About this exercise: From the entries below, return exactly the lines beginning at the one that contains "# was 10500" and ending at the one that contains "was 19.5 µm", both of them included, and only those lines.

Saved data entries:
══════════
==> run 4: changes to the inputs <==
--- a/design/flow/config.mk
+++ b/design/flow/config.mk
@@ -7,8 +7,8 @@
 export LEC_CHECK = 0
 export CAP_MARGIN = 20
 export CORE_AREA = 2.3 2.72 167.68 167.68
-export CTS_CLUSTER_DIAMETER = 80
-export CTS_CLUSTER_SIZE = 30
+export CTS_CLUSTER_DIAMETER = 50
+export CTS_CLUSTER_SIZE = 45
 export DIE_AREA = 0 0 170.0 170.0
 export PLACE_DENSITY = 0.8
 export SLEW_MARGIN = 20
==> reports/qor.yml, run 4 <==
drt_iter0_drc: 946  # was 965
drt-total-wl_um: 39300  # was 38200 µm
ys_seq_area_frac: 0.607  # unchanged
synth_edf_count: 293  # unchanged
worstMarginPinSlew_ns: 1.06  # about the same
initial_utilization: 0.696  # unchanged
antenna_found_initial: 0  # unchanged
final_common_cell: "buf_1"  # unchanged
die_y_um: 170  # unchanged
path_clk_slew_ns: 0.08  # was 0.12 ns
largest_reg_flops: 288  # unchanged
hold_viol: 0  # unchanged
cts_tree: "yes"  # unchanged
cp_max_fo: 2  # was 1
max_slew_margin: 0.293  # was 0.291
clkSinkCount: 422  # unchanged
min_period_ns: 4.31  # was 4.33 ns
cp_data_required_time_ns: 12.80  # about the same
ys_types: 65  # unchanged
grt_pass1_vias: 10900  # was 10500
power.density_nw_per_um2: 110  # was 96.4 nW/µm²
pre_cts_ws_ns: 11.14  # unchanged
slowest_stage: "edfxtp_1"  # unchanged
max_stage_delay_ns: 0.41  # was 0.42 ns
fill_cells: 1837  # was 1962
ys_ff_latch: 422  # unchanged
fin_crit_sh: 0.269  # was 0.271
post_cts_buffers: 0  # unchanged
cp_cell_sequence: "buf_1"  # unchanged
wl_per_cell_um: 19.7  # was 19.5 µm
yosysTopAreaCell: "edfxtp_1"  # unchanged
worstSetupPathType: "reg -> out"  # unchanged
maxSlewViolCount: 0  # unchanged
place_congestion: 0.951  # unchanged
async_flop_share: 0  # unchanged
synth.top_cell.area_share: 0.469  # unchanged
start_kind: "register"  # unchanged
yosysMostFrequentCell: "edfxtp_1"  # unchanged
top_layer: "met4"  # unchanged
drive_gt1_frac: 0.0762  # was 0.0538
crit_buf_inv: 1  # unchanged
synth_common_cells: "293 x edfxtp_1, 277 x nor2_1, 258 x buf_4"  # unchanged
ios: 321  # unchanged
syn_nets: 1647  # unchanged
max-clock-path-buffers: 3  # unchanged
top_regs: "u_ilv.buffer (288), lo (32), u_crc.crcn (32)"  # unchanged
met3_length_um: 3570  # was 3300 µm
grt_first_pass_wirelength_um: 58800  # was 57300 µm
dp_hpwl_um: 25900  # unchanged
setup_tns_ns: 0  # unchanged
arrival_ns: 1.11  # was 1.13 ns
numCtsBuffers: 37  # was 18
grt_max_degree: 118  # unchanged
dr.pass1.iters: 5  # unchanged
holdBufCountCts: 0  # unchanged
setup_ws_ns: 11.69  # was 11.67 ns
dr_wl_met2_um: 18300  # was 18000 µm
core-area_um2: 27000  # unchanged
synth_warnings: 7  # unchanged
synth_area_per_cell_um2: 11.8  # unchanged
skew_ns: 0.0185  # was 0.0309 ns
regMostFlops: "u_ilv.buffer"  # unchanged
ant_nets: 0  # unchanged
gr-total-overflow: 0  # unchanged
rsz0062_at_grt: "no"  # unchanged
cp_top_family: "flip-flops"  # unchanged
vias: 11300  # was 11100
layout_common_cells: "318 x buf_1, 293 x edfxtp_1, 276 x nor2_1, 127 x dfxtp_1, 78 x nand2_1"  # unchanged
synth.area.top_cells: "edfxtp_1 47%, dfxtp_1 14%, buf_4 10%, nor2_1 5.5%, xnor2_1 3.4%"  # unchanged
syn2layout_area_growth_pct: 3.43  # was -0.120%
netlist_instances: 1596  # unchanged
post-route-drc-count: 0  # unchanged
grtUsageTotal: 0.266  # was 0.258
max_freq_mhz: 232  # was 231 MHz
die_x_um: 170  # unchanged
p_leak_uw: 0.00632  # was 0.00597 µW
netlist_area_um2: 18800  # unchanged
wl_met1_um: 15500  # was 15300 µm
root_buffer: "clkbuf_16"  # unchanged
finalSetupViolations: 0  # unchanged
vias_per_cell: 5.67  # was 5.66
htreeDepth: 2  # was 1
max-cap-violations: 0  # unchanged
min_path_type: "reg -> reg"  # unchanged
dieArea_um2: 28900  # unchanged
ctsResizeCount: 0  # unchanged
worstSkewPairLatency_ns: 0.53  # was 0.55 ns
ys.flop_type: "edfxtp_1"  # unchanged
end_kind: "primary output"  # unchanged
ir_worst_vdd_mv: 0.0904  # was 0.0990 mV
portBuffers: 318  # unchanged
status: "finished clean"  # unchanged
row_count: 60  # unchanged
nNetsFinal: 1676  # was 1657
What follows belongs to an exercise in optimizing a design on an open flow for small area, a short achievable clock period and few clock cycles; a production flow would make more cautious choices. The RTL was checked by simulation tests, not by an equivalence proof against the original design. Power is estimated from default activity; no workload was simulated.

build 56:
==> flow/design.v (excerpt) <==
module sic_engine (
    input  wire         clk,
    input  wire         rst,
    input  wire         cmd_valid,
    output wire         cmd_ready,
    input  wire [31:0]  cmd_word,
    input  wire [63:0]  cmd_opnd,
    input  wire [127:0] cmd_iv,
    input  wire [7:0]   cmd_iv_len,
    input  wire [63:0]  cmd_in_len,
    input  wire [63:0]  cmd_out_cap,
    output reg          done,
    output reg  [63:0]  result,
    output reg  [2:0]   err,
    input  wire         in_valid,
    output wire         in_ready,
    input  wire [7:0]   in_data,
    output wire         out_valid,
    input  wire         out_ready,
    output wire [7:0]   out_data,
    output wire         bc_req_valid,
    input  wire         bc_req_ready,
    output reg  [1:0]   bc_req_op,
    output wire [127:0] bc_req_block,
    input  wire         bc_rsp_valid,
    input  wire         bc_rsp_err,
    input  wire [127:0] bc_rsp_data
);
Size: about 3100 cells after synthesis, roughly 670 flip-flops, ~34000 um^2 of cells after synthesis.
==> flow/config.mk <==
export PLATFORM = sky130hd
export DESIGN_NAME = sic_engine
export DESIGN_NICKNAME = sic_engine
export VERILOG_FILES = /design/flow/design.v
export SDC_FILE = /design/flow/constraint.sdc
export NUM_CORES = 4
export LEC_CHECK = 0
export CAP_MARGIN = 20
export CORE_MARGIN = 2
export CORE_UTILIZATION = 55
export SLEW_MARGIN = 20
export TNS_END_PERCENT = 0
==> flow/constraint.sdc <==
create_clock -name core_clock -period 10.0 [get_ports {clk}]
set_input_delay 2.0000 -clock core_clock [delete_from_list [all_inputs] [get_ports {clk}]]
set_output_delay 2.0000 -clock core_clock [all_outputs]
set_load 0.01 [all_outputs]
standard.sh (not shown) runs the stock make flow with config.mk's settings and CLKGATE_MAP_FILE= SYNTH_SCRIPT=/design/flow/synth_recipe.tcl, a recipe that flattens the netlist after the stock synthesis.
==> flow/flow/run.sh <==
#!/bin/bash
# Own layout flow: the standard layout (standard.sh, standard synthesis
# unchanged), with a tighter setup-repair target for the resizer and the
# smallest buffer cell on the ports.  make's full output goes to
# standard_flow.log; each ORFS step keeps its own log under orfs/logs.
set -euo pipefail
cd "$(dirname "$0")/.."
bash standard.sh SETUP_SLACK_MARGIN=6.6 \
    'BUFFER_PORTS_ARGS=-buffer_cell sky130_fd_sc_hd__buf_1' \
    finish > standard_flow.log 2>&1
Build 56 finished end to end and its layout was clean on timing, DRC and antenna.
Testbench counts of build 56, summed over its fixed seeds: cycles 76,932.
══════════
Expected output:
grt_pass1_vias: 10900  # was 10500
power.density_nw_per_um2: 110  # was 96.4 nW/µm²
pre_cts_ws_ns: 11.14  # unchanged
slowest_stage: "edfxtp_1"  # unchanged
max_stage_delay_ns: 0.41  # was 0.42 ns
fill_cells: 1837  # was 1962
ys_ff_latch: 422  # unchanged
fin_crit_sh: 0.269  # was 0.271
post_cts_buffers: 0  # unchanged
cp_cell_sequence: "buf_1"  # unchanged
wl_per_cell_um: 19.7  # was 19.5 µm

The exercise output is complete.